What you have to do — Read the data that follows. Then repeat it exactly.

The records —
Context: an optimization exercise on an open-source flow, tuned for small area. The choices shown serve that exercise and are no tape-out recipe.
In this exercise RTL edits were held to simulation tests only and were not proved equivalent to the original.
Power and IR drop assume default switching activity.

## posfb_top
module posfb_top (
    input  wire        clk,
    input  wire        rst,
    input  wire [2:0]  enc_a,
    input  wire [2:0]  enc_b,
    input  wire [2:0]  enc_z,
    input  wire [8:0]  cfg_filt,
    input  wire [2:0]  cfg_inv,
    input  wire [5:0]  cfg_idx_mode,
    input  wire [14:0] cfg_dir_hyst,
    input  wire [71:0] cfg_index_nom,
    input  wire [23:0] cfg_index_tol,
    input  wire [23:0] still_lim,
    input  wire [2:0]  clr_quad,
    input  wire [2:0]  clr_dirchg,
    input  wire [2:0]  clr_cnterr,
    input  wire [2:0]  clr_errs,
    input  wire        spd_req,
    input  wire [1:0]  spd_ch,
    output reg         spd_busy,
    output reg         spd_done,
    output wire [31:0] spd_val,
    output wire [95:0] cnt,
    output wire [2:0]  dir,
    output wire [2:0]  dir_chg,
    output wire [2:0]  quad_err,
    output wire [2:0]  cnt_err,
    output wire [2:0]  still,
    output wire [2:0]  idx_valid,
    output wire [95:0] idx_cnt,
    output wire [95:0] idx_tick,
    output wire [95:0] idx_diff,
    output wire [47:0] quad_errs,
    output wire [23:0] idx_errs
);
For scale: roughly 6100 cells after synthesis, about 690 I/O pins.
export LEC_CHECK = 0
export CAP_MARGIN = 20
export CORE_MARGIN = 2
export CORE_UTILIZATION = 60
export CTS_BUF_LIST = sky130_fd_sc_hd__clkbuf_4
export PLACE_DENSITY = 0.7
export SLEW_MARGIN = 20
create_clock -name core_clock -period 9.0 [get_ports {clk}]
standard.sh (not shown) runs the stock make flow with config.mk's settings and CLKGATE_MAP_FILE= SYNTH_SCRIPT=/design/flow/synth_recipe.tcl, a recipe that flattens the netlist after the stock synthesis.
==> flow/flow/run.sh <==
#!/bin/bash
set -euo pipefail
bash standard.sh finish "BUFFER_PORTS_ARGS=-buffer_cell sky130_fd_sc_hd__buf_1" > flow_make.log 2>&1
Rerun with:
--- a/flow/design.v
+++ b/flow/design.v
@@ -208,18 +208,13 @@
         itk_b    = itk_lo[6];
         for (i = 6; i < 32; i = i + 1) begin
             itk[i] = tick[i] ^ itk_b;
             itk_b  = itk_b & ~tick[i];
         end
     end
-    wire        chk_neg;
-    wire [31:0] nom_x;
-    wire [32:0] add_s = add32(chk_pend ? idx_diff : cnt_next,
-                              chk_pend ? nom_x : ~idx_cnt,
-                              chk_pend ? ~chk_neg : 1'b1);
-    wire [31:0] diff_new = add_s[31:0];
+    wire [32:0] diff_new = add32(cnt_next, ~idx_cnt, 1'b1);
     wire       err_quad = illegal;
     wire       idx_fail;
     always @(posedge clk) begin
         if (rst) begin
             idx_cnt       <= 32'd0;
             idx_tick      <= 32'd0;
@@ -229,13 +224,13 @@
         end else begin
             chk_pend <= 1'b0;
             if (idx_event) begin
                 idx_cnt  <= cnt_next;
                 idx_tick <= itk;
                 if (idx_valid && !err_quad) begin
-                    idx_diff <= diff_new;
+                    idx_diff <= diff_new[31:0];
                     chk_pend <= 1'b1;
                 end
             end
             if (err_quad || idx_fail)
                 idx_valid <= 1'b0;
             else if (idx_event)
@@ -250,15 +245,16 @@
                 chk_down  <= dir_next;
             end
         end else if (dir_flip) begin
             chg_since_idx <= 1'b1;
         end
     end
-    assign      chk_neg = chk_any_k ? idx_diff[31] : chk_down;
-    assign      nom_x   = {8'd0, cfg_index_nom} ^ {32{~chk_neg}};
-    wire [31:0] err_k   = add_s[31:0];
+    wire        chk_neg = chk_any_k ? idx_diff[31] : chk_down;
+    wire [31:0] nom_x   = {8'd0, cfg_index_nom} ^ {32{~chk_neg}};
+    wire [32:0] err_s   = add32(idx_diff, nom_x, ~chk_neg);
+    wire [31:0] err_k   = err_s[31:0];
     function in_tol;
         input [31:0] x;
         input [7:0]  tol;
         reg   [8:0]  s;
         begin
             s = {1'b0, x[7:0]} + {1'b0, tol};
Outcome: The changed run finished clean. Synthesized area went up by 2.5%. Global-route usage drops by 2.3 points. Power went down by 0.80%. Wire length falls by about 5%. Worst setup slack is better by 0.11 ns. Combinational power stays flat. Non-clock buffer count is lower by 17. Final area is higher by 2.4%. Clock-buffer cell count came out higher by 2. Clock power goes down by about 1%. Hold slack loses 0.0075 ns.

==> static timing again, ports no longer ideal <==
The results above use ideal ports. As a check the final layouts listed here were re-extracted and re-timed, cells and wires unchanged.
Step 1: set_driving_cell puts a clkbuf_16 on clk and a buf_2 on each other input, an assumption about the parent block.
Step 2 adds t to the input delays and takes it off the output delays; t is the mean of the earliest and latest rising clock arrival at the registers after step 1. Input paths then give back, and output paths get back, about the clock's delay inside the block.
Three values: no drivers, after step 1, after step 2; two values: the first two.
| run | t, ns | slack for setup (ns) | worst register clock-pin slew, ns | pins driven straight from the clock port |
|---|---|---|---|---|
| the first run | 1.242 | 0.284 / 0.208 / -0.146 | 0.08 / 0.08 | 1 |
| the second run | 1.209 | 0.398 / 0.325 / -0.122 | 0.08 / 0.08 | 1 |
Met with ideal ports but missed after step 2: setup timing in the first run and the second run. The setup slack of the second run, which loses most, moves by -0.073 ns with the drivers and by -0.520 ns with both steps.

Expected answer —
Context: an optimization exercise on an open-source flow, tuned for small area. The choices shown serve that exercise and are no tape-out recipe.
In this exercise RTL edits were held to simulation tests only and were not proved equivalent to the original.
Power and IR drop assume default switching activity.

## posfb_top
module posfb_top (
    input  wire        clk,
    input  wire        rst,
    input  wire [2:0]  enc_a,
    input  wire [2:0]  enc_b,
    input  wire [2:0]  enc_z,
    input  wire [8:0]  cfg_filt,
    input  wire [2:0]  cfg_inv,
    input  wire [5:0]  cfg_idx_mode,
    input  wire [14:0] cfg_dir_hyst,
    input  wire [71:0] cfg_index_nom,
    input  wire [23:0] cfg_index_tol,
    input  wire [23:0] still_lim,
    input  wire [2:0]  clr_quad,
    input  wire [2:0]  clr_dirchg,
    input  wire [2:0]  clr_cnterr,
    input  wire [2:0]  clr_errs,
    input  wire        spd_req,
    input  wire [1:0]  spd_ch,
    output reg         spd_busy,
    output reg         spd_done,
    output wire [31:0] spd_val,
    output wire [95:0] cnt,
    output wire [2:0]  dir,
    output wire [2:0]  dir_chg,
    output wire [2:0]  quad_err,
    output wire [2:0]  cnt_err,
    output wire [2:0]  still,
    output wire [2:0]  idx_valid,
    output wire [95:0] idx_cnt,
    output wire [95:0] idx_tick,
    output wire [95:0] idx_diff,
    output wire [47:0] quad_errs,
    output wire [23:0] idx_errs
);
For scale: roughly 6100 cells after synthesis, about 690 I/O pins.
export LEC_CHECK = 0
export CAP_MARGIN = 20
export CORE_MARGIN = 2
export CORE_UTILIZATION = 60
export CTS_BUF_LIST = sky130_fd_sc_hd__clkbuf_4
export PLACE_DENSITY = 0.7
export SLEW_MARGIN = 20
create_clock -name core_clock -period 9.0 [get_ports {clk}]
standard.sh (not shown) runs the stock make flow with config.mk's settings and CLKGATE_MAP_FILE= SYNTH_SCRIPT=/design/flow/synth_recipe.tcl, a recipe that flattens the netlist after the stock synthesis.
==> flow/flow/run.sh <==
#!/bin/bash
set -euo pipefail
bash standard.sh finish "BUFFER_PORTS_ARGS=-buffer_cell sky130_fd_sc_hd__buf_1" > flow_make.log 2>&1
Rerun with:
--- a/flow/design.v
+++ b/flow/design.v
@@ -208,18 +208,13 @@
         itk_b    = itk_lo[6];
         for (i = 6; i < 32; i = i + 1) begin
             itk[i] = tick[i] ^ itk_b;
             itk_b  = itk_b & ~tick[i];
         end
     end
-    wire        chk_neg;
-    wire [31:0] nom_x;
-    wire [32:0] add_s = add32(chk_pend ? idx_diff : cnt_next,
-                              chk_pend ? nom_x : ~idx_cnt,
-                              chk_pend ? ~chk_neg : 1'b1);
-    wire [31:0] diff_new = add_s[31:0];
+    wire [32:0] diff_new = add32(cnt_next, ~idx_cnt, 1'b1);
     wire       err_quad = illegal;
     wire       idx_fail;
     always @(posedge clk) begin
         if (rst) begin
             idx_cnt       <= 32'd0;
             idx_tick      <= 32'd0;
@@ -229,13 +224,13 @@
         end else begin
             chk_pend <= 1'b0;
             if (idx_event) begin
                 idx_cnt  <= cnt_next;
                 idx_tick <= itk;
                 if (idx_valid && !err_quad) begin
-                    idx_diff <= diff_new;
+                    idx_diff <= diff_new[31:0];
                     chk_pend <= 1'b1;
                 end
             end
             if (err_quad || idx_fail)
                 idx_valid <= 1'b0;
             else if (idx_event)
@@ -250,15 +245,16 @@
                 chk_down  <= dir_next;
             end
         end else if (dir_flip) begin
             chg_since_idx <= 1'b1;
         end
     end
-    assign      chk_neg = chk_any_k ? idx_diff[31] : chk_down;
-    assign      nom_x   = {8'd0, cfg_index_nom} ^ {32{~chk_neg}};
-    wire [31:0] err_k   = add_s[31:0];
+    wire        chk_neg = chk_any_k ? idx_diff[31] : chk_down;
+    wire [31:0] nom_x   = {8'd0, cfg_index_nom} ^ {32{~chk_neg}};
+    wire [32:0] err_s   = add32(idx_diff, nom_x, ~chk_neg);
+    wire [31:0] err_k   = err_s[31:0];
     function in_tol;
         input [31:0] x;
         input [7:0]  tol;
         reg   [8:0]  s;
         begin
             s = {1'b0, x[7:0]} + {1'b0, tol};
Outcome: The changed run finished clean. Synthesized area went up by 2.5%. Global-route usage drops by 2.3 points. Power went down by 0.80%. Wire length falls by about 5%. Worst setup slack is better by 0.11 ns. Combinational power stays flat. Non-clock buffer count is lower by 17. Final area is higher by 2.4%. Clock-buffer cell count came out higher by 2. Clock power goes down by about 1%. Hold slack loses 0.0075 ns.

==> static timing again, ports no longer ideal <==
The results above use ideal ports. As a check the final layouts listed here were re-extracted and re-timed, cells and wires unchanged.
Step 1: set_driving_cell puts a clkbuf_16 on clk and a buf_2 on each other input, an assumption about the parent block.
Step 2 adds t to the input delays and takes it off the output delays; t is the mean of the earliest and latest rising clock arrival at the registers after step 1. Input paths then give back, and output paths get back, about the clock's delay inside the block.
Three values: no drivers, after step 1, after step 2; two values: the first two.
| run | t, ns | slack for setup (ns) | worst register clock-pin slew, ns | pins driven straight from the clock port |
|---|---|---|---|---|
| the first run | 1.242 | 0.284 / 0.208 / -0.146 | 0.08 / 0.08 | 1 |
| the second run | 1.209 | 0.398 / 0.325 / -0.122 | 0.08 / 0.08 | 1 |
Met with ideal ports but missed after step 2: setup timing in the first run and the second run. The setup slack of the second run, which loses most, moves by -0.073 ns with the drivers and by -0.520 ns with both steps.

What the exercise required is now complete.